The Federal University of Pará (UFPA), the Federal University of Southern and Southeastern Pará (UNIFESSPA) and The University of Texas (UT), Austin, invite you to participate in the ITU Artificial Intelligence
Detailed information about it can be found on the Challenge website, which includes the document “ITU AI/ML 5G Challenge – Applying AI/ML in 5G networks. A Primer”.
The companion channel estimation challenge using Raymobtime datasets is described in the “Site-specific channel estimation with hybrid MIMO architectures challenge (ML5G-PHY@NCSU [channel estimation])“.
In the subsequent sections, we present the “Machine Learning Applied to the Physical Layer of Millimeter-Wave MIMO Systems” (ML5G-PHY [beam selection]), which is part of the “ITU Artificial Intelligence/Machine Learning in 5G Challenge.” and is based on Raymobtime datasets.
The ML5G-PHY [beam selection] task consists of selecting a set of k good beams (top-k classification) given information about the environment. Participants are encouraged to design their own feature extraction module to process the “raw” data, provided as Raymobtime datasets. Alternatively, if the participant wants to focus only on the machine learning module, he/she can use feature sets obtained with baseline feature extraction modules.
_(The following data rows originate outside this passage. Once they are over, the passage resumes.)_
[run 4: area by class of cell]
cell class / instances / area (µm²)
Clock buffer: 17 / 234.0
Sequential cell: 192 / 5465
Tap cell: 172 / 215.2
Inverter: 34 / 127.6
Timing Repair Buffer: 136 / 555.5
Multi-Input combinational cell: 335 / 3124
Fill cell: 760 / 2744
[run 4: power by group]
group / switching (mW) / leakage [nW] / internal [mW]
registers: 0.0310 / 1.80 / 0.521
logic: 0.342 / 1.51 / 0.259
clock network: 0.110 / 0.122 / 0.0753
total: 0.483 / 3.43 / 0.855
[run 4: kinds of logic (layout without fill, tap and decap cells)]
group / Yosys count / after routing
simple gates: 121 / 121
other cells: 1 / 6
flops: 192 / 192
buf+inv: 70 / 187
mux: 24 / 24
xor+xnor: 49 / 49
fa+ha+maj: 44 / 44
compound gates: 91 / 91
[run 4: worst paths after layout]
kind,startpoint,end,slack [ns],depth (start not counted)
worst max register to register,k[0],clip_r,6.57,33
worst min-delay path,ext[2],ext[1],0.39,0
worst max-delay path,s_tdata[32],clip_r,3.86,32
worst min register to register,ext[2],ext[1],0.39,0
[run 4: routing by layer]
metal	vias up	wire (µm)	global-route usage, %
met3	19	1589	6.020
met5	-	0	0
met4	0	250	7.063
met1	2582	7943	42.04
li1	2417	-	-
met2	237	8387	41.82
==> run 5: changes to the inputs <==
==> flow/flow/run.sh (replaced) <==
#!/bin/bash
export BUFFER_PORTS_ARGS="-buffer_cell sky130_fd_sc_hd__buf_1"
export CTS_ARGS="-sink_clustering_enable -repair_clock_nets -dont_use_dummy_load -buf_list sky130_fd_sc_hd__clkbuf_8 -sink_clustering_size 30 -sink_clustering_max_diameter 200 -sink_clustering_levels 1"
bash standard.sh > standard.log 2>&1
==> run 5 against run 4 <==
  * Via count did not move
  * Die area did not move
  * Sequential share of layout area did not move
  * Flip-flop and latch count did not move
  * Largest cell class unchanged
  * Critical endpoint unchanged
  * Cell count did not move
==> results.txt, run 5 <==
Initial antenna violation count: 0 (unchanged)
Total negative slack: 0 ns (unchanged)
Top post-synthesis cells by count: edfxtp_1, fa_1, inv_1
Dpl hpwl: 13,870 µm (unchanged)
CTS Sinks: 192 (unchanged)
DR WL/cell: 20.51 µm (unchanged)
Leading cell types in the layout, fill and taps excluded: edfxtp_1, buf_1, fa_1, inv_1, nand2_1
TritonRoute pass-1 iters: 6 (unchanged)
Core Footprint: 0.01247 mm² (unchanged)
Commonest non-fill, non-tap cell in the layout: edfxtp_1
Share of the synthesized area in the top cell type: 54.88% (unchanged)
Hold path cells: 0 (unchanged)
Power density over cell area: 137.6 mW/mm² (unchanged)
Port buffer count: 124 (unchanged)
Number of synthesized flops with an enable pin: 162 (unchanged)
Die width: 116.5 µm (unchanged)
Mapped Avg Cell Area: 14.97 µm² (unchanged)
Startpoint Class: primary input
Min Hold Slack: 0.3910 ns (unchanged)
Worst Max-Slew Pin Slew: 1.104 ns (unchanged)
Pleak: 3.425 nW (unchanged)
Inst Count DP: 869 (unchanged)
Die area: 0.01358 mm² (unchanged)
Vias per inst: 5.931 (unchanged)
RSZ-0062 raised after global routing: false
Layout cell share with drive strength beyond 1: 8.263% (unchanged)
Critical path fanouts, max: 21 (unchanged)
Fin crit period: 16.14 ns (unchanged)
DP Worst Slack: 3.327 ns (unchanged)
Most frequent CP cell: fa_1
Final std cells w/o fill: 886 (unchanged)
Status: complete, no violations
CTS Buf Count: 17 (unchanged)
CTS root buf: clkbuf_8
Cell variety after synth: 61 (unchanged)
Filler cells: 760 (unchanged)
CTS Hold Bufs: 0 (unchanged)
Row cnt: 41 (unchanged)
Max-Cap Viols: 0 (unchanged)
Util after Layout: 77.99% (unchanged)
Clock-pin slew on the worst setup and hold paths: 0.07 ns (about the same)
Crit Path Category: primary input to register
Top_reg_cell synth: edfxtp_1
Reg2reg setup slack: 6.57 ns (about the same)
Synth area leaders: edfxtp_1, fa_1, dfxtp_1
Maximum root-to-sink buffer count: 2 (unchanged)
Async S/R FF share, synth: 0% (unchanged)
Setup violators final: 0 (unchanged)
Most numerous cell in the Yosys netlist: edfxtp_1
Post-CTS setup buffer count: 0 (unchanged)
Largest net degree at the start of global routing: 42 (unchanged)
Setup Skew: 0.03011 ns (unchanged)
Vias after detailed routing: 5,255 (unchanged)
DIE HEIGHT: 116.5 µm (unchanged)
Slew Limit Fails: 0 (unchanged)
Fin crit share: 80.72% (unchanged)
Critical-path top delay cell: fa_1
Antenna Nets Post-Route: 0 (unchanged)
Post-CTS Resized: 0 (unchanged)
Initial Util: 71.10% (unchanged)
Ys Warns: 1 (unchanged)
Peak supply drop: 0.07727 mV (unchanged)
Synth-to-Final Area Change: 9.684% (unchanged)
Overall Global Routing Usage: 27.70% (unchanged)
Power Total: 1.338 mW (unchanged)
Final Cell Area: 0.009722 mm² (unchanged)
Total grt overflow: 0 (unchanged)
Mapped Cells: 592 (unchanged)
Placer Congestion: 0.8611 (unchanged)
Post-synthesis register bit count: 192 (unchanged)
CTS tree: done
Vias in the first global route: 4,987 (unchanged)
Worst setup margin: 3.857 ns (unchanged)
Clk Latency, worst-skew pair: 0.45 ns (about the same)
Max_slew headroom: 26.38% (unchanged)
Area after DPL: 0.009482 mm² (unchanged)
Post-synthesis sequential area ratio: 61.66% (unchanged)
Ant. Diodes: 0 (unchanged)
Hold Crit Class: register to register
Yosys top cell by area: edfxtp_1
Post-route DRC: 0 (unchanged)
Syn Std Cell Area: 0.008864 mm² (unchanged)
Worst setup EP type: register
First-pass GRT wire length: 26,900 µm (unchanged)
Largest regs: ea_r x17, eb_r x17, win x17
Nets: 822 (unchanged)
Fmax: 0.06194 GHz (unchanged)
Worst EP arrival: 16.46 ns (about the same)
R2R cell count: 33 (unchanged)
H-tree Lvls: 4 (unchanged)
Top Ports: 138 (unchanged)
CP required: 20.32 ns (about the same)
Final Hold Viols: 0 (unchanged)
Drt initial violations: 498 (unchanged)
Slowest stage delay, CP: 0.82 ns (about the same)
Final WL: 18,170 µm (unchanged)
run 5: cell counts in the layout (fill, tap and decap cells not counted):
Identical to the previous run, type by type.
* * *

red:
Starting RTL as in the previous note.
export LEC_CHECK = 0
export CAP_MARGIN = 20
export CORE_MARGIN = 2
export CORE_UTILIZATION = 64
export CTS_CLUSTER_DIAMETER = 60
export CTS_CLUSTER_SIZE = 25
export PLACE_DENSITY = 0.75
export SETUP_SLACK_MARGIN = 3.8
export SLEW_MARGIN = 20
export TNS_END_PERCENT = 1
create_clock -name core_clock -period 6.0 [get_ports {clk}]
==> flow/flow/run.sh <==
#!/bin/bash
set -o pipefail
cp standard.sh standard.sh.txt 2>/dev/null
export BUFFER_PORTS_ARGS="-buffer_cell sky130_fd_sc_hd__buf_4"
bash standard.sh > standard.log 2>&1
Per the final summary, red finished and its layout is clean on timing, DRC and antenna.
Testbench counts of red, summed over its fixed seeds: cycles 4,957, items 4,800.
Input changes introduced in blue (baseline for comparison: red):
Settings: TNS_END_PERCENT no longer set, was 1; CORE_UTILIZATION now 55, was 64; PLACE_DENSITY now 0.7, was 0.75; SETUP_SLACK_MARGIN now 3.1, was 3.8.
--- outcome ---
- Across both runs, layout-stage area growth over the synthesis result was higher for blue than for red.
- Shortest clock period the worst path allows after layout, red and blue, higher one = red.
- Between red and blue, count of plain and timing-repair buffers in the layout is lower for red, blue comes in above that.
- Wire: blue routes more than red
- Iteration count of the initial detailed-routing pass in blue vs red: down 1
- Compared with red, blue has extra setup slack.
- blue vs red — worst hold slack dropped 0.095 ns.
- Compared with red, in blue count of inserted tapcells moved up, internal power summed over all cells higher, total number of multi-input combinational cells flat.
What follows belongs to an exercise in optimizing a design on an open flow for small area, a short achievable clock period and few clock cycles; a production flow would make more cautious choices.
Function was checked by simulation only, so behaviour that the tests miss may differ from the original.
Power is estimated from default activity; no workload was simulated.

== try-violet ==
## mbuf_adapter_top
module mbuf_adapter_top #(
    parameter int NUM_BANKS  = mbuf_pkg::DEF_NUM_BANKS,
    parameter int BANK_DEPTH = mbuf_pkg::DEF_BANK_DEPTH,
    parameter int DATA_W     = mbuf_pkg::DEF_DATA_W,
    localparam int ADDR_W    = (BANK_DEPTH > 1) ? $clog2(BANK_DEPTH) : 1
) (
    input  logic                acc_clk,
    input  logic                aresetn,
    input  logic [DATA_W-1:0]   s_axis_tdata,
    input  logic                s_axis_tvalid,
    input  logic                s_axis_tlast,
    output logic                s_axis_tready,
    output logic [DATA_W-1:0]   m_axis_tdata,
    output logic                m_axis_tvalid,
    output logic                m_axis_tlast,
    input  logic                m_axis_tready,
    output logic                acc_start_ready,
    input  logic                acc_done,
    input  logic                acc_en,
    input  logic [DATA_W/8-1:0] acc_we,
    input  logic [ADDR_W-1:0]   acc_addr,
    input  logic [DATA_W-1:0]   acc_wdata,
    output logic [DATA_W-1:0]   acc_rdata
);
==> flow/config.mk <==
export PLATFORM = sky130hd
export DESIGN_NAME = mbuf_adapter_top
export DESIGN_NICKNAME = mbuf_adapter_top
export VERILOG_FILES = /design/flow/design.v
export SDC_FILE = /design/flow/constraint.sdc
export NUM_CORES = 4
export LEC_CHECK = 0
export CAP_MARGIN = 20
export CORE_MARGIN = 2
export CORE_UTILIZATION = 50
export CTS_CLUSTER_DIAMETER = 80
export CTS_CLUSTER_SIZE = 24
export SETUP_SLACK_MARGIN = 2.5
export SLEW_MARGIN = 20
export SYNTH_HIERARCHICAL = 1
export SYNTH_MINIMUM_KEEP_SIZE = 0
==> flow/constraint.sdc <==
create_clock -name core_clock -period 5.0 [get_ports {acc_clk}]
set_input_delay 1.0000 -clock core_clock [delete_from_list [all_inputs] [get_ports {acc_clk}]]
set_output_delay 1.0000 -clock core_clock [all_outputs]
set_load 0.01 [all_outputs]
standard.sh (not shown) runs the stock make flow with config.mk's settings and CLKGATE_MAP_FILE= SYNTH_SCRIPT=/design/flow/synth_recipe.tcl, a recipe that flattens the netlist after the stock synthesis.
==> flow/flow/run.sh <==
#!/bin/bash
# Standard layout with the port buffers made from plain buffers and the
# resizer free to change a cell's footprint. Every tool's output goes to
# flow_make.log in this folder; ORFS keeps its own per-step logs in orfs/logs.
set -euo pipefail
bash standard.sh \
  MATCH_CELL_FOOTPRINT=0 \
  "BUFFER_PORTS_ARGS=-buffer_cell sky130_fd_sc_hd__buf_4" \
  finish > flow_make.log 2>&1
Testbench counts of try-violet, summed over its fixed seeds: cycles 3,630.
The ML5G-PHY [beam-selection] challenge assumes a millimeter (mmWave) MIMO system operating at 60 GHz on downlink. The scenario is a vehicle to infrastructure (V2I) network where a single transmitter (Tx) is located at a base station on the street curb and the receivers (Rx) are positioned in vehicles with their antennas on the top of the vehicle. A single-user analog MIMO architecture is adopted. Both Tx and and all Rx’s are equipped with uniform linear arrays (ULAs) with Nt=32 and Nr=8 antennas, respectively. The MIMO communication channel is assumed to be narrowband (it is not frequency selective). Therefore, each channel H corresponds to a complex-valued matrix of dimension Nr x Nt.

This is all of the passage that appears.